Prompt: Go through the material line by line and tally those containing the string "first". Only the tally is wanted.

Start of Records provided

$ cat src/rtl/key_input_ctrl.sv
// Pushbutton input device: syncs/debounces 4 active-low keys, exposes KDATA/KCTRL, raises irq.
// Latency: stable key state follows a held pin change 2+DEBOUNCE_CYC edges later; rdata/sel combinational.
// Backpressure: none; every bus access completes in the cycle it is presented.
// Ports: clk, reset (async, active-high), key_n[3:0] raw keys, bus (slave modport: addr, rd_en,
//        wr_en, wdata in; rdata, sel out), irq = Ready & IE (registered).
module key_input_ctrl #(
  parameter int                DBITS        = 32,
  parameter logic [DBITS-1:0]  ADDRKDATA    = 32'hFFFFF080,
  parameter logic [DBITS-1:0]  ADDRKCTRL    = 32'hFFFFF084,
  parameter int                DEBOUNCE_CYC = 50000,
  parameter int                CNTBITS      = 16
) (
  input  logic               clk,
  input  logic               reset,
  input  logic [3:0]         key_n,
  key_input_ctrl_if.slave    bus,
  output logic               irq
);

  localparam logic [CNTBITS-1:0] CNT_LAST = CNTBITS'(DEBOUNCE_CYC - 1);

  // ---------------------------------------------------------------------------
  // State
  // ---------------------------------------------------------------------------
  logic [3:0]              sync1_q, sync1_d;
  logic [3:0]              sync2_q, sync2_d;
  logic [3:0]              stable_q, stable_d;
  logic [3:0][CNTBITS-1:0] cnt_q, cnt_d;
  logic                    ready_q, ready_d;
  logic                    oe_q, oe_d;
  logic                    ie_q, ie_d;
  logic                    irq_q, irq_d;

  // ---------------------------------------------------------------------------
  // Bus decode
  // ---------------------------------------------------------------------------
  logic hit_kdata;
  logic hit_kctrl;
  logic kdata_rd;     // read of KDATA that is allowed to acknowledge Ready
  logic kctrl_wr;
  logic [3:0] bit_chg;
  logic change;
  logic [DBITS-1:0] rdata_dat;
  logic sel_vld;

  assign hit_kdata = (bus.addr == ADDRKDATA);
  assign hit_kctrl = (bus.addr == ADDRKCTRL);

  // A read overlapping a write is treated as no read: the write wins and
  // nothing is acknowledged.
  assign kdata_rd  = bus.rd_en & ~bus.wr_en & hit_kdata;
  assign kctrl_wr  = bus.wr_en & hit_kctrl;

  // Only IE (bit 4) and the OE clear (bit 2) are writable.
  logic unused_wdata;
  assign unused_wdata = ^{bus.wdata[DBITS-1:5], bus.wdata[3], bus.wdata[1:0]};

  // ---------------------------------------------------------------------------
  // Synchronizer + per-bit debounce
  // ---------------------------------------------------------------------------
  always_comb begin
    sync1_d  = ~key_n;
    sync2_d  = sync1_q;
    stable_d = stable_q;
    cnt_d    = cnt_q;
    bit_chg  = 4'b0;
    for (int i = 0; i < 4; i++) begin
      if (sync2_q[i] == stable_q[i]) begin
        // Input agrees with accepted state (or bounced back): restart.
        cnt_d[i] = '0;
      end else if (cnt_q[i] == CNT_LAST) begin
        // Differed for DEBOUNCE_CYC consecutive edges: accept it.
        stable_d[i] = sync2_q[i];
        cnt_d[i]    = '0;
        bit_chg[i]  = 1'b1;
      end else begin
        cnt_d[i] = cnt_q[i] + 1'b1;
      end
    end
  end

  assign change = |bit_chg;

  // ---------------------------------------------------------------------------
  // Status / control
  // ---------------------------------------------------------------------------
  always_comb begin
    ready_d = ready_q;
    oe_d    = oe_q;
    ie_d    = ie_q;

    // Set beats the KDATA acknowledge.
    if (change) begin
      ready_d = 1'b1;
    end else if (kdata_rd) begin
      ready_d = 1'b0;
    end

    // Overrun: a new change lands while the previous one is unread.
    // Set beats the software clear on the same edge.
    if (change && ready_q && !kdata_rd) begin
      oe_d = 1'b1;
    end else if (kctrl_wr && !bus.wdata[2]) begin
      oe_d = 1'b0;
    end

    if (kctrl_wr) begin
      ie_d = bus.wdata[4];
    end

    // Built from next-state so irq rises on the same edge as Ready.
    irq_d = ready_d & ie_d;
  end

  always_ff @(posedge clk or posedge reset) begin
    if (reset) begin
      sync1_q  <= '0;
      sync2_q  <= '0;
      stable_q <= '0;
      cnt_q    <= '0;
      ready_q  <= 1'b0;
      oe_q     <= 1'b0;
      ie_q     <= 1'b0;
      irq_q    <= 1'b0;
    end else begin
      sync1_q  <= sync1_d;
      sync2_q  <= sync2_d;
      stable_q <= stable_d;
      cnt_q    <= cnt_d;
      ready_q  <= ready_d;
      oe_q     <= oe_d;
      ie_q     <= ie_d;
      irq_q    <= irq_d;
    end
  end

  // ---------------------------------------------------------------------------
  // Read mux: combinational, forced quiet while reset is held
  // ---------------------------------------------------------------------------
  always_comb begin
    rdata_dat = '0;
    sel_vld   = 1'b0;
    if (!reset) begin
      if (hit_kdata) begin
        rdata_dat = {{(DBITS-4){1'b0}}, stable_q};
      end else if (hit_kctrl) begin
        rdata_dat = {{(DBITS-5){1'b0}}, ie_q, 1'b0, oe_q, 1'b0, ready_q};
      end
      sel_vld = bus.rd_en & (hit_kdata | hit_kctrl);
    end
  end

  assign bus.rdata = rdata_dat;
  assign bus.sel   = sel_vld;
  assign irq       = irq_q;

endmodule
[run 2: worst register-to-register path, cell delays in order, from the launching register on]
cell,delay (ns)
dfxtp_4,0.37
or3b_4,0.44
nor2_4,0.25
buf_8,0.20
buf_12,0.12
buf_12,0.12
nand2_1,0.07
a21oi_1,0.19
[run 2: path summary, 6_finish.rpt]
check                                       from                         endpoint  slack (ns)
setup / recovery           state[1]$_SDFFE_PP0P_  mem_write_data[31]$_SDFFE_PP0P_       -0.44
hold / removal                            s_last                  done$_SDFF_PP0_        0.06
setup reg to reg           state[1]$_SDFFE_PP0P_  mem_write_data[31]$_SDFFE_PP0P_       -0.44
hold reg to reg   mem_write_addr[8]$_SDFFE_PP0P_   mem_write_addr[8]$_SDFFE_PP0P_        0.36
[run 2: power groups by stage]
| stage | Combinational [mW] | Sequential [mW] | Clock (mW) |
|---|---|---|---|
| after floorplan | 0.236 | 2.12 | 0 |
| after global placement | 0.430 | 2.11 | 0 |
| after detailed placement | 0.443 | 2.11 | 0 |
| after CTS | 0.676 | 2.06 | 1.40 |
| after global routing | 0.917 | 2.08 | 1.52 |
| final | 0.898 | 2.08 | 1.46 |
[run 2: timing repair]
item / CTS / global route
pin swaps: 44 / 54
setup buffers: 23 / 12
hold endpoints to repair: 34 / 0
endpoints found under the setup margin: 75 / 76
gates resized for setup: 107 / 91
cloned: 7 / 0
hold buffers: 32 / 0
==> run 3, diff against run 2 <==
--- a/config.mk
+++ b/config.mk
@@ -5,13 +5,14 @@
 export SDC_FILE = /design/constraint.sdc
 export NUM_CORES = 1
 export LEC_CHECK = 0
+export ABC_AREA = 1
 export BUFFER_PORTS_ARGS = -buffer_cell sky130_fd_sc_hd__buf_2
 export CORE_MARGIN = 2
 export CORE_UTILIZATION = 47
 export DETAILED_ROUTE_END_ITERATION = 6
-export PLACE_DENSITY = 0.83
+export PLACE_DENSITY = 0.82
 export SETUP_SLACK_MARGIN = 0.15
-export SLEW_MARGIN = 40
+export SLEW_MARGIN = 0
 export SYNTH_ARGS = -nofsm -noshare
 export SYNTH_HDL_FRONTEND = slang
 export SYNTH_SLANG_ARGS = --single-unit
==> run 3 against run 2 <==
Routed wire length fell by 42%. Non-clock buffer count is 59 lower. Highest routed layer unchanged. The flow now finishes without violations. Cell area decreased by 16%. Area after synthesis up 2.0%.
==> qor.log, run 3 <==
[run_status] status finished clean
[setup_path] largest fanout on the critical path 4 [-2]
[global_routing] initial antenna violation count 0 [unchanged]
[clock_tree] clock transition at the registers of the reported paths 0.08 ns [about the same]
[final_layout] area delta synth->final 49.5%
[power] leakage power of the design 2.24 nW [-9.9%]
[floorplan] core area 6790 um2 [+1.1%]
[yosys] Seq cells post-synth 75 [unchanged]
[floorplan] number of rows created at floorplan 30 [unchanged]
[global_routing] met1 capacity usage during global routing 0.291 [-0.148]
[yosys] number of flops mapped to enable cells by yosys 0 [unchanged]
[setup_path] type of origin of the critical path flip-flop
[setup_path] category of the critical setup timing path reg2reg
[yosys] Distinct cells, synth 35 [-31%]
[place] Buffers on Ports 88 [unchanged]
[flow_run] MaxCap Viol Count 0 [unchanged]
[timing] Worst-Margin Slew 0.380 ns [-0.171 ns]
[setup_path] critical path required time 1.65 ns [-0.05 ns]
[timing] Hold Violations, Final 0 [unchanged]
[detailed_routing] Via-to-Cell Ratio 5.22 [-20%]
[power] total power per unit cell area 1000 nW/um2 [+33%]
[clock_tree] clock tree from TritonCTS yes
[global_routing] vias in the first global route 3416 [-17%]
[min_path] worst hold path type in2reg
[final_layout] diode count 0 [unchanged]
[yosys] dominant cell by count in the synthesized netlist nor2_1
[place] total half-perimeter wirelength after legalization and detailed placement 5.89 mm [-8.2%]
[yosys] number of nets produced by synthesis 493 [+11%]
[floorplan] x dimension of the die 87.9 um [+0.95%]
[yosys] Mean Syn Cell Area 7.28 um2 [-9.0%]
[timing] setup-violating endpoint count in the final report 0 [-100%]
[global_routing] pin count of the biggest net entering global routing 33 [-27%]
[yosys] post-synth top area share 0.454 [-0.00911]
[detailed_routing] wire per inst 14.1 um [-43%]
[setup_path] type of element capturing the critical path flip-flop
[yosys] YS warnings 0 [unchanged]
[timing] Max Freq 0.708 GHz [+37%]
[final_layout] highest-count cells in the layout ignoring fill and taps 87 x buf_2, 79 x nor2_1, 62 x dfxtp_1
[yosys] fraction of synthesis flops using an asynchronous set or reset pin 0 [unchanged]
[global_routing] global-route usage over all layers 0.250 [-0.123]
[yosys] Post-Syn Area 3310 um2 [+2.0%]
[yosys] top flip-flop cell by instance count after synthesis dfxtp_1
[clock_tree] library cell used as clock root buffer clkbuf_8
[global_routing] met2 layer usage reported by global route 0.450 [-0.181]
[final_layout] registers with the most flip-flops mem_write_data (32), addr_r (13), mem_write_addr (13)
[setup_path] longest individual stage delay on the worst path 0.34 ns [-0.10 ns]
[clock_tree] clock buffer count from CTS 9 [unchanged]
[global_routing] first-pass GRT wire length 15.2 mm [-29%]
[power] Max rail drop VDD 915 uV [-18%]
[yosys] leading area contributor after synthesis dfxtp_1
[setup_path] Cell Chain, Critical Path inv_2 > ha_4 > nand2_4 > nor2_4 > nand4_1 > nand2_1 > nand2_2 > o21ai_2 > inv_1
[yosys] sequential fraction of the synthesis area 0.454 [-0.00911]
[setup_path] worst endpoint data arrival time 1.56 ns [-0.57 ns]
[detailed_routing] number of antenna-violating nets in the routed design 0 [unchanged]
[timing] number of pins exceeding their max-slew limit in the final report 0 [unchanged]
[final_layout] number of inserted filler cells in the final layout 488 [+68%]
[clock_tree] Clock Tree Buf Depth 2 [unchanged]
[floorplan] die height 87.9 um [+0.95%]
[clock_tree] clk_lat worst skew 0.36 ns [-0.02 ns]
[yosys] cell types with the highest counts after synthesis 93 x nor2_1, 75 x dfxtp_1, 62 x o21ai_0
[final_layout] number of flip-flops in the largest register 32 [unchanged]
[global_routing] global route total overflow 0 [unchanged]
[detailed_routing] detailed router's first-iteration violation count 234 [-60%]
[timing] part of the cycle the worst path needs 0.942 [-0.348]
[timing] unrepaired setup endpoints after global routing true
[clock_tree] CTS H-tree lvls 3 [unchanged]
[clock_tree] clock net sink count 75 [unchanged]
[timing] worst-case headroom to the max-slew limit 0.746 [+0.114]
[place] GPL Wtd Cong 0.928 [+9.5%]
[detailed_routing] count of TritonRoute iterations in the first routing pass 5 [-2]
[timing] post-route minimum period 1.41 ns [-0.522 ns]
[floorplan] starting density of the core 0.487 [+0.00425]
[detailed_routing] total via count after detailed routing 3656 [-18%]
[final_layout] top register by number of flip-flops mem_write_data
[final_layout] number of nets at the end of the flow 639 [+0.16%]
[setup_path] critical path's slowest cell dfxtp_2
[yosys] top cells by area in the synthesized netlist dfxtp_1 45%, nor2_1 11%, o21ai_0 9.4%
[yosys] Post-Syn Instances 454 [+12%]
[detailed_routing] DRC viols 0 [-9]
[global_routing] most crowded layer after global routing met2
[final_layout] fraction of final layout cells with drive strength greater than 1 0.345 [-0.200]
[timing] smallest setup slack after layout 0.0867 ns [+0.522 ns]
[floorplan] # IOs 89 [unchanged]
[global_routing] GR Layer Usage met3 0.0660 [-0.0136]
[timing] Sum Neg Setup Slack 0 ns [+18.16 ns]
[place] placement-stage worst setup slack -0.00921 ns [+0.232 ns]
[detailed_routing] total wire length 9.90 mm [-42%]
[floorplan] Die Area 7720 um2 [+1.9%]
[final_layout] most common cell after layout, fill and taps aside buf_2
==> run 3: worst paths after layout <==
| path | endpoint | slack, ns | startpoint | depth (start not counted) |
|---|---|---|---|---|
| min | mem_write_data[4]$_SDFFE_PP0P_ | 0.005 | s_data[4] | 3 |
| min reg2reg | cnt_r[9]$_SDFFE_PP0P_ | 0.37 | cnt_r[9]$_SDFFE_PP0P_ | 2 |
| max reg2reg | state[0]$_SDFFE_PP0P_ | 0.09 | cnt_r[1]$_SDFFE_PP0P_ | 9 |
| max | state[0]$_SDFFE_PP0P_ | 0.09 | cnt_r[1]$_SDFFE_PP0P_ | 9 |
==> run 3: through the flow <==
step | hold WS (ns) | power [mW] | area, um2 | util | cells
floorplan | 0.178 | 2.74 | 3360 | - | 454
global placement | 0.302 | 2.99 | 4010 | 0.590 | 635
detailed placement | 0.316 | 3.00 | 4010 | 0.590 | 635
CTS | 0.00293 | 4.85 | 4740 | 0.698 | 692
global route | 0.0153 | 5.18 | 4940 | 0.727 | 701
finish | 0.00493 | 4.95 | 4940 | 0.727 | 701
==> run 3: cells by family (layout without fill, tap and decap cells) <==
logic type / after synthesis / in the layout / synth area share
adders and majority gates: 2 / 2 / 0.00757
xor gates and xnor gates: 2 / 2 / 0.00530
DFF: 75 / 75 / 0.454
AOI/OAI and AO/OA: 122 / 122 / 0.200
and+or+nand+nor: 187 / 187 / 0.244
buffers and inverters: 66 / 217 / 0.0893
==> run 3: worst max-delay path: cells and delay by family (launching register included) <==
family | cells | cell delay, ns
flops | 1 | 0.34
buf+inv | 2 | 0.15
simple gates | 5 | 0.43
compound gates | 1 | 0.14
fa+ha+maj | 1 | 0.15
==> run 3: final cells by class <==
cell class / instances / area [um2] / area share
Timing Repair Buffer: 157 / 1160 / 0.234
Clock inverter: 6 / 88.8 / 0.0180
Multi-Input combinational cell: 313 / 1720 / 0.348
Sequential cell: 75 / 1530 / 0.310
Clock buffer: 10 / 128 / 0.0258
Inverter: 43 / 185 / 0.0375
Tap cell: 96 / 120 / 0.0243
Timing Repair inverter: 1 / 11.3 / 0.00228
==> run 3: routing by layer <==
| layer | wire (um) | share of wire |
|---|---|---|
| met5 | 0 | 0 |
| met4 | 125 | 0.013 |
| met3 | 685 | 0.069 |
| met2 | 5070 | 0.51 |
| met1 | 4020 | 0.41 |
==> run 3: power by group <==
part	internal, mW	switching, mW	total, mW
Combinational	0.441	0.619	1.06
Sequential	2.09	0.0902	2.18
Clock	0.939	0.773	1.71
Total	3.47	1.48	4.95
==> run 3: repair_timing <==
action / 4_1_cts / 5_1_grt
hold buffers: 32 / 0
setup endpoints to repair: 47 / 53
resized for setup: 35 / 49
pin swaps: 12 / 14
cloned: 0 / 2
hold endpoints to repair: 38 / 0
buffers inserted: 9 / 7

End of Records provided

Output below: 4